I made a comment on this a couple days ago, so I thought I would go ahead and explain myself here as to why this would be a concern for a pack maker. I am sure you understand why this would be a concern for pack makers, but since your post was mostly why people would hate you for it and I don't see any of why those concerns would exist, I'd at least like to point out my view on this. For myself, being concerned about the ballance of my pack doesn't mean I hate someone for not allowing me to balance my pack. It just means it is something I have to consider every time I add a mod to my pack. Especially if it has world gen, since the only fix I'd be allowed to make would be removing said mod. I fully understand that as a mod maker you can't expect everyone that adds your mods to fix balance issues, but as a pack maker I hope you understand I too can't expect all mod developers to balance their mods perfectly with all the other mod developers. Because we all know they don't. That would be an impossible task for any developer to try to do. Greg tries absurdly hard to accomplish this and I can still find plenty of mods to destroy the balance of Gregtech easily.
Just taking a bunch of mods and throwing them in the mods folder just doesn't make for a very good play experience and will discourage anyone playing that pack from using most of the mods in the pack since players typically just use whatever accomplishes whatever specific task they are trying to accomplish in the easiest most timely manner. If a player has a choice of automating something using Enderchest or a Railcraft Rail system more often than not, that player will use the the Enderchest. It isn't nearly as cool, fun or exciting as a nifty rail line system but it is easy and fast. If someone can use MFR to automate magical crops, players are not as likely to go out exploring caves.
If the mod pack is designed to encourage exploration they not being allowed to disable certain things in say Magical Crops (you can, but pretend we weren't allowed to) that mod would destroy the pack. There are legit reasons for pack makers to have concerns about balance and want to have some control over the mods they are putting in the packs.
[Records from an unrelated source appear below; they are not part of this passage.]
File: config.mk
export PLATFORM = sky130hd
export DESIGN_NAME = nonce_dispatcher
export DESIGN_NICKNAME = d
export VERILOG_FILES = /design/src/rtl/nonce_dispatcher.sv
export SDC_FILE = /design/constraint.sdc
export NUM_CORES = 2
export LEC_CHECK = 0
export CORE_AREA = 2 2 287 289
export CTS_BUF_LIST = sky130_fd_sc_hd__clkbuf_8 sky130_fd_sc_hd__clkbuf_16
export DETAILED_ROUTE_END_ITERATION = 6
export DIE_AREA = 0 0 289 291
export SKIP_LAST_GASP = 1
export SLEW_MARGIN = 10
export SYNTH_ARGS = -nofsm -noshare
export SYNTH_HDL_FRONTEND = slang
export SYNTH_SLANG_ARGS = --single-unit
export TNS_END_PERCENT = 5
File: constraint.sdc
create_clock -name clock -period 2.3 [get_ports clock]
set_input_delay 0.46 -clock clock [delete_from_list [all_inputs] [get_ports clock]]
set_output_delay 0.46 -clock clock [all_outputs]
set_load 0.03 [all_outputs]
Your mods as they are I don't feel would break the ballance of my pack at all. I think they most likely would fit perfectly. But I haven't done a full playthrough of them since 1.6 and I quit 1.6 months ago. So that means I need to be very sure of them prior to adding them since I will not be allowed to make any changes to fix any issues once they are added other than flat out removing the mods. Given the world gen in many of them adding and removing mods with lots of world gen would leave the players with nasty looking worlds and isn't a very good option. So that is why I have much higher concerns regarding mods I can't make changes to over mods I can. Not saying I think your stance on this is bad, or evil, and I certainly don't hate you for it. It is your mod, you have every right in the world to do with it as you like. Just trying to explain why a pack maker would have such concerns since I didn't see anything in your post about that.
It is an argument I see very, very commonly. I did address it in a way in the original post, but in a different sort of way, that being to (attempt to) explain that for every legitimate argument I get about my mods balance relative to a pack, there are somewhere between ten and fifty others which are based on completely false pretenses, usually either the assumption that with infinite resources, endgame can be achieved immediately, or that a BigReactors powerplant can max out a room full of RC machinery. There are indeed packs RC will completely unbalance, but they tend to be either very hardcore-driven or very contrived.
Also, with regards to balancing mods against each other, this is kind of what I meant by closing everything inward. If you take the proper precautions, it is possible to prevent another mod from allowing players to shortcut your progression, barring direct interference (like jet fuel bees). Greg took a bit of a different approach, and instead decided to modify the other mods around him. It achieves the same end result, but is generally far more undesirable and is also much easier to break by introducing a not-yet-anticipated mod.
In all fairness, I would argue that the mods that truly do force others to balance around them are ones that are very easily interfered with. Most commonly, this is mods whose only gating system is raw resource costs, as it is immediately halved as soon as you add TE, AE, IC2, or any other mod with an ore doubler, and cut further if you install Factorization, Mekanism, or RotaryCraft.
In other words, if the introduction of a simple and predictable mechanic like ore multiplication, flight, powerful armor or the like unbalances a mod, chances are it is that mod to blame, not the one introducing (or more commonly, reintroducing with improvement) some simple mechanic.
EDIT:
People also like to mix mods of totally different styles into packs and wonder why they are so poorly balanced against each other. For example, every pack I have played since 1.5 contained, in addition to all the major tech mods, Twilight Forest.
On its own merit, Twilight Forest is well-balanced and well-designed, but plop it next to MPS, RotaryCraft, or the like, and you both completely nullify most of the challenges associated with the mod and arguably make the rewards worthless. Flight makes things like the dark tower a joke, and who needs a Fortune I pickaxe with TiC installed? With any powerful armor you care to name, bedrock included, you can stand there as high-level mobs,
even the Naga, knock you around without taking any damage, and then stand there and kill it with little to no effort.
Is this TF's fault? No, it was balanced for vanilla-style play. Is this the powerful mods' fault? No, they were designed to be powerful, and no amount of recipe changes and config options could fix it without in essence totally redesigning the mod.